SWAZILAND — On July 20, 2017, in Bay Shore, New York, a chapter of the Thirst Project held a fundraiser at the art studio chain Pinot’s Palette to finance the next well they hope to build in Swaziland, a small nation in southern Africa. The Thirst Project is a national organization that works to mobilize young people to end the global water crisis. Since its founding in 2008, the organization has completed 1,754 clean water projects in 13 different countries. They have served 285,599 people that previously did not have access to clean water sources.
This New York chapter, run by students and one faculty adviser of West Islip High School, has operated since 2012. Since then, they have a raised a cumulative total of approximately $80,000. The high school ranks second on the Thirst Project’s list of top fundraising schools. Also, two of the chapter’s former co-presidents, Alicia Villafana and Taylor Sorice, rank first and second respectively on the organization’s list of top fundraising students.
“We funded a well in Uganda, a well in El Salvador…four wells in Swaziland, and 30 bio-sand filters in India,” faculty adviser, Paola Pozzaglia Nilsen told The Borgen Project. Nilsen has been the group’s adviser since it began at the school in 2012. She originally found out about the organization from the Twitter account of NCIS actor and a member of the Thirst Project Board of Directors Pauley Perrette. Interested in the cause of ending the global water crisis and involving young people in nonprofit work, she contacted Seth Maxwell, the founder of the Thirst Project, to learn how to set up a branch of the Thirst Project at her own school.

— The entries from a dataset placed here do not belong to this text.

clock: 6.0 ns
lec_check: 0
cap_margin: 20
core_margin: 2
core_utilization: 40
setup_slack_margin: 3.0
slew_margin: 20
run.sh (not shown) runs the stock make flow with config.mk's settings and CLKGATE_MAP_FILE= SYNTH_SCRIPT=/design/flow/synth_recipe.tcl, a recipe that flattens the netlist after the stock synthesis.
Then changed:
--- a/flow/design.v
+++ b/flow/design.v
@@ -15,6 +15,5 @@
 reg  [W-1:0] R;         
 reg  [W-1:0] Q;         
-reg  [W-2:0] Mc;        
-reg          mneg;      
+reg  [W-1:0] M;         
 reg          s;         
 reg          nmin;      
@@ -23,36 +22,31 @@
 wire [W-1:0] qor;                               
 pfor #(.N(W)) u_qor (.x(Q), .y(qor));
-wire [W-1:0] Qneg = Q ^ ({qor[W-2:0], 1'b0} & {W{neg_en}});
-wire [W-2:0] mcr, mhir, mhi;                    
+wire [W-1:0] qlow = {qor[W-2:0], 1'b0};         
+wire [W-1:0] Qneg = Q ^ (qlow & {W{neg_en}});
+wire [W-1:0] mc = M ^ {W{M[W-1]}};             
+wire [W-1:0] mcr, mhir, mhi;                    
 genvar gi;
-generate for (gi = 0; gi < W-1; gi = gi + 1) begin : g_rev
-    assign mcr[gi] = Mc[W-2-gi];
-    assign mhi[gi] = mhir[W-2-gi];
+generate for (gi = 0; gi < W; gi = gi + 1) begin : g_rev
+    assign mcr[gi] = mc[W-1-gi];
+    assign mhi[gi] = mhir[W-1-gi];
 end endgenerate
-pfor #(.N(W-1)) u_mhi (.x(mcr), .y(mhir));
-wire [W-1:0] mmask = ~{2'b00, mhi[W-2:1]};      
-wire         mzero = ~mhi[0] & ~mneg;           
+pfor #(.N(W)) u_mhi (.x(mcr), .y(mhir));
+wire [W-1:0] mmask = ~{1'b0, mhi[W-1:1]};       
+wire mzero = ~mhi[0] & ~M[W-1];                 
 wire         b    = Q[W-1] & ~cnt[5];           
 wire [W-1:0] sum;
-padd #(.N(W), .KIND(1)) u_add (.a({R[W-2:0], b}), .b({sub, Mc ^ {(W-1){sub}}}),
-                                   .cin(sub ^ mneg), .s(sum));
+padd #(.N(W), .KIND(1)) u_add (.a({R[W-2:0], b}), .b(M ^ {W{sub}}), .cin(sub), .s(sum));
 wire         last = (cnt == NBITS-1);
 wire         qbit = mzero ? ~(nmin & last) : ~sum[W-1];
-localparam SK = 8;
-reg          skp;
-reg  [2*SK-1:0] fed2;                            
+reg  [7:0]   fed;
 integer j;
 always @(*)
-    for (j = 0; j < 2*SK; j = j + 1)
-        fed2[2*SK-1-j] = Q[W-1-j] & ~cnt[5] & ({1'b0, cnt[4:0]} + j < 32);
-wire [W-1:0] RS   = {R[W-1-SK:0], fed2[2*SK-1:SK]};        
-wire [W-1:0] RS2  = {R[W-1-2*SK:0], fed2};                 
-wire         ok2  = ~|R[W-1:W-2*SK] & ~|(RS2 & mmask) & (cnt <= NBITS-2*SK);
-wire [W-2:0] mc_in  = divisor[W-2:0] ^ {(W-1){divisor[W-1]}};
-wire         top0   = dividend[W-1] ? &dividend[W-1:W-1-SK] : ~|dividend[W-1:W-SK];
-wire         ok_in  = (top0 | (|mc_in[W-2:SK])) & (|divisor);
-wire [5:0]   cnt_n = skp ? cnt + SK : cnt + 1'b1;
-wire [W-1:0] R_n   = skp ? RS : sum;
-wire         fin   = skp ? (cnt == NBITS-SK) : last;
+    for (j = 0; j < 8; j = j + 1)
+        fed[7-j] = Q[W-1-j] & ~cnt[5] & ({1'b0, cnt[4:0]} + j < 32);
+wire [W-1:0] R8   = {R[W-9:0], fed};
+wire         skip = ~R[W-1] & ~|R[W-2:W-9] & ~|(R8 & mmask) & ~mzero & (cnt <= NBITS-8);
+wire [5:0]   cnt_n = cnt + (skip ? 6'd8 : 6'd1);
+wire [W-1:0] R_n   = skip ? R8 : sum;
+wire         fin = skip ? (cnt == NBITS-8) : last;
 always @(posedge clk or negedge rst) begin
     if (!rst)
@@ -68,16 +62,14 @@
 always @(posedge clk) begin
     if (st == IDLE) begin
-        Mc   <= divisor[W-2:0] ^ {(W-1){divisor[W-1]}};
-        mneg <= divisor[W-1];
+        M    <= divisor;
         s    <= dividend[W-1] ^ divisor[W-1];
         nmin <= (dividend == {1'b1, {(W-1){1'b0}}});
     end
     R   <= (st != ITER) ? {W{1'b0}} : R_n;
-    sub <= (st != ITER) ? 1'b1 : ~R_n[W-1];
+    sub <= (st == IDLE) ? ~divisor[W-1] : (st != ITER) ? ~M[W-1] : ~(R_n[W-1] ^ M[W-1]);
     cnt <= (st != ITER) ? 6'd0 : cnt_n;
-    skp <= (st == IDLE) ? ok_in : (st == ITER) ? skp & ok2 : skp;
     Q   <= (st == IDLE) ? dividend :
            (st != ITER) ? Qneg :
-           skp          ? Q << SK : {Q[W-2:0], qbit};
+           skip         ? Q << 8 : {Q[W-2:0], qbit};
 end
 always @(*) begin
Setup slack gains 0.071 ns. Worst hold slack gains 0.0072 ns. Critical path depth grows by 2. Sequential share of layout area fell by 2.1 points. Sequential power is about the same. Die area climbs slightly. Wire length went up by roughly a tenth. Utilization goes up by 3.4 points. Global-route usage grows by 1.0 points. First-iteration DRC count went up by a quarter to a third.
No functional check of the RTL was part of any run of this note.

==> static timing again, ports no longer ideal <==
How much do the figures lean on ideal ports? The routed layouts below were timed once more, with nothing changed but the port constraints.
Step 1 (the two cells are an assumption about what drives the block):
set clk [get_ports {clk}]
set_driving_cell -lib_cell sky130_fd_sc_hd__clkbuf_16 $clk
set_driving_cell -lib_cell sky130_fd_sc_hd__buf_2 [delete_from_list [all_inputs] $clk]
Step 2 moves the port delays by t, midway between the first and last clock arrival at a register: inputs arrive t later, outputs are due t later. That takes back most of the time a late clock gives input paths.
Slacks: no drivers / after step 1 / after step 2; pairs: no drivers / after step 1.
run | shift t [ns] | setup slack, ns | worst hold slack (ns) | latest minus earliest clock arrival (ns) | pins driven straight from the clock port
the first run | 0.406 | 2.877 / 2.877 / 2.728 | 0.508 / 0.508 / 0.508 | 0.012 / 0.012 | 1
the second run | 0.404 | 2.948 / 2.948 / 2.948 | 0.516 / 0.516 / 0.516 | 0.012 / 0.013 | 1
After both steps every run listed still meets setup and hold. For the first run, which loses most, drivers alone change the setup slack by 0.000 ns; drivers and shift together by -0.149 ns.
Source: an optimization exercise on an open RTL-to-GDS flow (aim: small area). Production flows keep margins and buffers that such runs may drop. No functional check of the RTL was part of any run shown here.

**design/flow/config.mk**
```make
export PLATFORM = sky130hd
export DESIGN_NAME = filt_ppd
export DESIGN_NICKNAME = filt_ppd
export VERILOG_FILES = /design/flow/design.v
export SDC_FILE = /design/flow/constraint.sdc
export NUM_CORES = 4
export LEC_CHECK = 0
export CAP_MARGIN = 20
export CORE_MARGIN = 2
export CORE_UTILIZATION = 40
export SLEW_MARGIN = 20
export SYNTH_HIERARCHICAL = 1
export SYNTH_MINIMUM_KEEP_SIZE = 0
```
**design/flow/constraint.sdc**
```tcl
create_clock -name core_clock -period 25.0 [get_ports {i_clk}]
set_input_delay 5.0000 -clock core_clock [delete_from_list [all_inputs] [get_ports {i_clk}]]
set_output_delay 5.0000 -clock core_clock [all_outputs]
set_load 0.01 [all_outputs]
```
From an optimization exercise on the open Yosys and OpenROAD flow, aimed at small area, a short achievable clock period and few clock cycles per item; shortcuts taken in it are not production practice.
The RTL was checked by simulation tests, not by an equivalence proof against the original design.
Power figures rest on the tool's default switching activity, not on a simulated workload.

== run 1 ==
Design simon2share, start of the top module:
module simon2share(clk, data_ina, data_inb, data_rdy, cipher_out, Done);
For scale: about 2300 cells after synthesis, about 520 flip-flops, ~24000 um^2 of cells after synthesis.
==> flow/config.mk <==
export PLATFORM = sky130hd
export DESIGN_NAME = simon2share
export DESIGN_NICKNAME = simon2share
export VERILOG_FILES = /design/flow/design.v
export SDC_FILE = /design/flow/constraint.sdc
export NUM_CORES = 4
export LEC_CHECK = 0
export CAP_MARGIN = 20
export CORE_MARGIN = 2
export CORE_UTILIZATION = 80
export CTS_CLUSTER_DIAMETER = 90
export CTS_CLUSTER_SIZE = 28
export PLACE_DENSITY = 0.9
export SETUP_SLACK_MARGIN = 2.45
export SLEW_MARGIN = 20
==> flow/constraint.sdc <==
create_clock -name core_clock -period 5.0 [get_ports {clk}]
set_input_delay 1.0000 -clock core_clock [delete_from_list [all_inputs] [get_ports {clk}]]
set_output_delay 1.0000 -clock core_clock [all_outputs]
set_load 0.01 [all_outputs]
standard.sh (not shown) runs the stock make flow with config.mk's settings and CLKGATE_MAP_FILE= SYNTH_SCRIPT=/design/flow/synth_recipe.tcl, a recipe that flattens the netlist after the stock synthesis.
==> flow/flow/run.sh <==
#!/bin/bash
# Standard ORFS layout (the standard.sh) with two changes to buffering:
#  - ports get a buf_2 as port buffer instead of the default cell;
#  - after global placement, each output-gate flip-flop (done_n, last_n) gets a
#    two-level buffer tree: one buffer per cluster of its loads (gate_tree.tcl).
# make's full output goes to standard.log; ORFS keeps per-step logs in orfs/logs.
set -uo pipefail
here=$(pwd)
export BUFFER_PORTS_ARGS="-buffer_cell sky130_fd_sc_hd__buf_2"
export POST_GLOBAL_PLACE_TCL="$here/flow/gate_tree.tcl"
export GATE_TREE_FLOPS='done_n$_DFF_P_ last_n$_DFF_P_'
export GATE_TREE_FANOUT=16
export GATE_TREE_CELL=sky130_fd_sc_hd__buf_4
bash standard.sh > standard.log 2>&1
==> flow/flow/gate_tree.tcl <==
# Build a two-level buffer tree for each output-gate net: the gate flip-flop
# drives one buffer per cluster of loads, placed at the cluster's centre.
proc gate_tree_kmeans {pts k} {
  # pts: list of {x y}; returns list of cluster indices
  set n [llength $pts]
  set cent {}
  for {set c 0} {$c < $k} {incr c} {
    lappend cent [lindex [lsort -real -index 2 [lmap p $pts {list {*}$p [expr {atan2([lindex $p 1]-0.0, [lindex $p 0]-0.0)}]}]] [expr {($c * $n) / $k}]]
  }
  set cent [lmap c $cent {lrange $c 0 1}]
  set asg [lrepeat $n 0]
  for {set it 0} {$it < 30} {incr it} {
    set i 0
    foreach p $pts {
      set best 0; set bd 1e30
      set c 0
      foreach q $cent {
        set d [expr {abs([lindex $p 0]-[lindex $q 0]) + abs([lindex $p 1]-[lindex $q 1])}]
        if {$d < $bd} { set bd $d; set best $c }
        incr c
      }
      lset asg $i $best
      incr i
    }
    set newc {}
    for {set c 0} {$c < $k} {incr c} {
      set sx 0.0; set sy 0.0; set m 0
      set i 0
      foreach p $pts {
        if {[lindex $asg $i] == $c} { set sx [expr {$sx + [lindex $p 0]}]; set sy [expr {$sy + [lindex $p 1]}]; incr m }
        incr i
      }
      if {$m > 0} { lappend newc [list [expr {$sx/$m}] [expr {$sy/$m}]] } else { lappend newc [lindex $cent $c] }
    }
    set cent $newc
  }
  return [list $asg $cent]
}

proc gate_tree {flop_name per_buf cell} {
  set block [ord::get_db_block]
  set dbu [$block getDbUnitsPerMicron]
  set inst [$block findInst $flop_name]
  if {$inst == "NULL"} { puts "gate_tree: no instance $flop_name"; return }
  set net [[$inst findITerm Q] getNet]
  # drop buffers already hanging on the net, so the tree sees the real loads
  for {set pass 0} {$pass < 8} {incr pass} {
    set bufs {}
    foreach it [$net getITerms] {
      if {[$it isOutputSignal]} continue
      set li [$it getInst]
      set m [$li getMaster]
      if {[string match "*__buf_*" [$m getName]] || [string match "*__clkbuf_*" [$m getName]]} {
        set onet [[$li findITerm X] getNet]
        # keep port buffers
        if {[llength [$onet getBTerms]] > 0} continue
        lappend bufs [get_cells [$li getName]]
      }
    }
    if {[llength $bufs] == 0} break
    remove_buffers $bufs
    set net [[$inst findITerm Q] getNet]
  }
  set pins {}; set pts {}
  foreach it [$net getITerms] {
    if {[$it isOutputSignal]} continue
    set li [$it getInst]
    set loc [$it getAvgXY]
    if {[lindex $loc 0] == 0} { set b [$li getBBox]; set loc [list 1 [expr {([$b xMin]+[$b xMax])/2}] [expr {([$b yMin]+[$b yMax])/2}]] }
    lappend pins "[$li getName]/[[$it getMTerm] getName]"
    lappend pts [list [expr {double([lindex $loc 1])/$dbu}] [expr {double([lindex $loc 2])/$dbu}]]
  }
  set n [llength $pins]
  set k [expr {max(1, int(ceil(double($n) / $per_buf)))}]
  puts "gate_tree: $flop_name net [$net getName] loads $n clusters $k"
  lassign [gate_tree_kmeans $pts $k] asg cent
  for {set c 0} {$c < $k} {incr c} {
    set lp {}
    set i 0
    foreach p $pins { if {[lindex $asg $i] == $c} { lappend lp [get_pins $p] }; incr i }
    if {[llength $lp] == 0} continue
    set xy [lindex $cent $c]
    insert_buffer -buffer_cell $cell -net [get_nets [$net getName]] -load_pins $lp -location $xy
  }
}

# Hook body (sourced after global placement): one tree per output-gate flop.
foreach flop $::env(GATE_TREE_FLOPS) {
  gate_tree $flop $::env(GATE_TREE_FANOUT) $::env(GATE_TREE_CELL)
}
Testbench counts of run 1, summed over its fixed seeds: cycles 20,800, items 64.
From an optimization exercise on the open Yosys and OpenROAD flow, aimed at small area; shortcuts taken in it are not production practice.
The RTL was checked by simulation tests, not by an equivalence proof against the original design.
The flow treats the clock pin as an ideal source, which a real chip does not have.
Power and IR drop assume default switching activity.

Design BankTicketMachineFSM, start of the top module:
module BankTicketMachineFSM (
    input clk,
    input rst_n,
    input [2:0] service_ButtonPress,
    input [3:0] officer_ButtonPress,
    output reg [6:0] Tickernum,
    output reg [1:0] Desknum,
    output reg [15:0] ticket_WaitingCustomers,
    output reg [2:0] ticket_ServiceType
    );
clock: 5.0 ns
lec_check: 0
cap_margin: 0
core_margin: 2
core_utilization: 40
gpl_timing_driven: 0
slew_margin: 0
synth_hierarchical: 1
synth_minimum_keep_size: 0
standard.sh (not shown) runs the stock make flow with config.mk's settings and CLKGATE_MAP_FILE= SYNTH_SCRIPT=/design/flow/synth_recipe.tcl, a recipe that flattens the netlist after the stock synthesis.
==> flow/flow/run.sh <==
#!/bin/bash
# The standard ORFS layout (standard.sh) with these changes:
#  - the port buffers are sky130_fd_sc_hd__buf_1 cells;
#  - the clock is buffered by flow/clkbuf.tcl before CTS: a root buffer on
#    the clock port drives one buffer per group of registers. The clock net
#    then has a single sink and clock_tree_synthesis leaves it as it is;
#  - no dummy clock loads;
#  - after synthesis, flow/downsize.tcl gives each gate its smallest drive
#    strength, and the buffers synthesis added are removed; the repairs
#    size up what the layout needs;
#  - after CTS, flow/shrink.tcl gives each gate the smallest drive strength
#    that keeps the slew, capacitance and fanout limits and some setup slack.
# make's output goes to flow_make.log; each ORFS step logs to orfs/logs.
set -euo pipefail
here=$(pwd)
export BUFFER_PORTS_ARGS="-buffer_cell sky130_fd_sc_hd__buf_1"
export PRE_CTS_TCL="$here/flow/clkbuf.tcl"
export CTS_ARGS="-clk_nets clk -dont_use_dummy_load -buf_list sky130_fd_sc_hd__clkbuf_16"
export PRE_FLOORPLAN_TCL="$here/flow/downsize.tcl"
export REMOVE_ABC_BUFFERS=1
export POST_CTS_TCL="$here/flow/shrink.tcl"
export SHRINK_SETUP_MARGIN=0.2
export CLKROOT_CELL=sky130_fd_sc_hd__clkbuf_8
export CLKLEAF_CELL=sky130_fd_sc_hd__clkbuf_8
export CLK_COLS=2
export CLK_ROWS=2
bash standard.sh > flow_make.log 2>&1
==> flow/flow/clkbuf.tcl <==
# Clock buffering in place of the H-tree: split the register clock pins into
# CLK_COLS x CLK_ROWS groups of equal size by position, drive each group from
# one CLKLEAF_CELL buffer at the group's centre, and drive those buffers from
# one CLKROOT_CELL buffer on the clock port. The clock net then has a single
# sink, so clock_tree_synthesis leaves it alone.
set block [ord::get_db_block]
set clknet [$block findNet clk]
set leafm [[ord::get_db] findMaster $::env(CLKLEAF_CELL)]
set rootm [[ord::get_db] findMaster $::env(CLKROOT_CELL)]
set cols $::env(CLK_COLS)
set rows $::env(CLK_ROWS)
set pins {}
foreach it [$clknet getITerms] {
  set bb [[$it getInst] getBBox]
  lappend pins [list $it [expr {([$bb xMin] + [$bb xMax]) / 2}] [expr {([$bb yMin] + [$bb yMax]) / 2}]]
}
set n [llength $pins]
set groups {}
set byx [lsort -integer -index 1 $pins]
for {set c 0} {$c < $cols} {incr c} {
  set slice [lrange $byx [expr {$c * $n / $cols}] [expr {($c + 1) * $n / $cols - 1}]]
  set m [llength $slice]
  set byy [lsort -integer -index 2 $slice]
  for {set r 0} {$r < $rows} {incr r} {
    lappend groups [lrange $byy [expr {$r * $m / $rows}] [expr {($r + 1) * $m / $rows - 1}]]
  }
}
set root [odb::dbInst_create $block $rootm clkbuf_root]
set rnet [odb::dbNet_create $block clknet_root]
$rnet setSigType CLOCK
[$root findITerm A] connect $clknet
[$root findITerm X] connect $rnet
set ax 0; set ay 0; set k 0; set sizes {}
foreach g $groups {
  set sx 0; set sy 0
  foreach p $g { incr sx [lindex $p 1]; incr sy [lindex $p 2] }
  set gx [expr {$sx / [llength $g]}]; set gy [expr {$sy / [llength $g]}]
  incr ax $gx; incr ay $gy
  set inst [odb::dbInst_create $block $leafm clkbuf_leaf_$k]
  set net [odb::dbNet_create $block clknet_leaf_$k]
  $net setSigType CLOCK
  [$inst findITerm A] connect $rnet
  [$inst findITerm X] connect $net
  $inst setLocation [expr {$gx - [$leafm getWidth] / 2}] [expr {$gy - [$leafm getHeight] / 2}]
  $inst setPlacementStatus PLACED
  foreach p $g {
    set it [lindex $p 0]
    $it disconnect
    $it connect $net
  }
  lappend sizes [llength $g]
  incr k
}
$root setLocation [expr {$ax / $k - [$rootm getWidth] / 2}] [expr {$ay / $k - [$rootm getHeight] / 2}]
$root setPlacementStatus PLACED
puts "clkbuf: $n clock pins in groups of $sizes"
Other scripts of this flow, unchanged in this note and not shown: flow/flow/downsize.tcl, flow/flow/shrink.tcl
The baseline passed the timing, DRC and antenna checks.
Edit:
--- a/flow/flow/run.sh
+++ b/flow/flow/run.sh
@@ -23 +23 @@
-export CLKROOT_CELL=sky130_fd_sc_hd__clkbuf_8
+export CLKROOT_CELL=sky130_fd_sc_hd__clkbuf_4
Synthesized cell count stays the same.
Power went down by 0.65%.
Hold slack hardly moves.
Via count went down by 0.84%.
Die area is unchanged.
Routed wire length barely changes.
Clock power went down by about 3%.
Worst setup slack improves by 0.035 ns.
Final area barely changes.
Edit:
- CORE_UTILIZATION: 40 -> 50
=> Critical path depth is unchanged. Design area fell by about 0.8%. Worst setup slack got worse by 0.15 ns.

Maxwell founded the Thirst Project in 2008 as a college student in Los Angeles after learning from a friend that approximately 1.1 billion people did not have access to a safe source of drinking water. He began by raising awareness of the issue and handing out free water bottles on Hollywood Boulevard. As knowledge of his efforts spread and schools began asking him to speak to their students, Maxwell’s funds grew from $70 to $12,000. Spreading its influence across high school and college campuses, the Thirst Project is now a nationwide organization.

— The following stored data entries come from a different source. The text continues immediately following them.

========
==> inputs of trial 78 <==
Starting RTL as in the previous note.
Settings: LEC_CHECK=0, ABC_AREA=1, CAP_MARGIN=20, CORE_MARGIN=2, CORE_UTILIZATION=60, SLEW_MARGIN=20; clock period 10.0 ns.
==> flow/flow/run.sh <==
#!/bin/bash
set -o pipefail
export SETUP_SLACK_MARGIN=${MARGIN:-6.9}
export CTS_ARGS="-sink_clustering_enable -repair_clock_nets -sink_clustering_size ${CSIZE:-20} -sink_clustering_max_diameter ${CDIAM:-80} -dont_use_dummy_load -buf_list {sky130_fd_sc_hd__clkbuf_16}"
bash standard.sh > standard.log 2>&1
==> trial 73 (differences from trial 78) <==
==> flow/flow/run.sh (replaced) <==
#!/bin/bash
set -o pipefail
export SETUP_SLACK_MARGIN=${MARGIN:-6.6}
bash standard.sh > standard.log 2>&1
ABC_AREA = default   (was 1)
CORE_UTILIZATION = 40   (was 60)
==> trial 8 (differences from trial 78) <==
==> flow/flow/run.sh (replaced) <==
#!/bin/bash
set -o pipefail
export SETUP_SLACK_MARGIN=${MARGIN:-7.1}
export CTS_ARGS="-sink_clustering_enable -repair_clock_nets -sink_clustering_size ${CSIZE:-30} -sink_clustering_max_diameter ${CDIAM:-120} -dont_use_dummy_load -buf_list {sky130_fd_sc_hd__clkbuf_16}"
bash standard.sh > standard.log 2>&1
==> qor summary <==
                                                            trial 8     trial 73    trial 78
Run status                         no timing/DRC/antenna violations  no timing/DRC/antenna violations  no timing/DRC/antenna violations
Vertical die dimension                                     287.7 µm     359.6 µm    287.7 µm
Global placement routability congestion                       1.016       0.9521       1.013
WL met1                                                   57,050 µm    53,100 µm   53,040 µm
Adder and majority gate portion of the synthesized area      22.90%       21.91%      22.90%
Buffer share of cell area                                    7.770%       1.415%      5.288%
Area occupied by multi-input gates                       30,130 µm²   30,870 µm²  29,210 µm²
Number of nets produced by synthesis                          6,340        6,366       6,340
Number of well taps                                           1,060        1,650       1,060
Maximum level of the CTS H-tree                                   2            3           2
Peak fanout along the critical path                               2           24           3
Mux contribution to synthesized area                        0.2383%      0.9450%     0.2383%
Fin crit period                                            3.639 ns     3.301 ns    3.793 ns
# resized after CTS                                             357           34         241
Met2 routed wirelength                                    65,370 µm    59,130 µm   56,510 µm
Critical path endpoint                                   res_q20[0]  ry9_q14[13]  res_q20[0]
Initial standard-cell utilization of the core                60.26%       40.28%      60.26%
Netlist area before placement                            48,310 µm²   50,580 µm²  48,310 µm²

Though the Thirst Project serves 13 countries, its primary goal is to provide everyone in Swaziland with clean water by 2022. The organization would then present their model to the United Nations and other organizations. “[The model would be] proof that clean water can be provided to an entire country,” Nilsen states.
The Thirst Project employs local hydrologists and geologists in the building of community wells. It also requires of its communities sweat-equity hours and a water commission, consisting of five men and five women. These requirements ensure that the community is completely involved and responsible for the construction and maintenance of its well.
“They feel like it’s a step up and a way to get to school, become entrepreneurs, especially the women, and be safe,” says Nilsen, adding that the long walk many women and children take every day to fetch unsanitary water can be fraught with danger.
According to the World Health Organization, 884 million people still lack access to a basic source of drinking water. Approximately 842,000 people die from diarrhea as the result of unsafe drinking water and sanitation. These factors also relate to the transmission of diseases like cholera, dysentery, typhoid and polio.
The Thirst Project, however, believes that if its sustainable model can succeed by providing clean water in Swaziland, other organizations and governments may adopt their model and continue working to bring clean water to as many people as possible.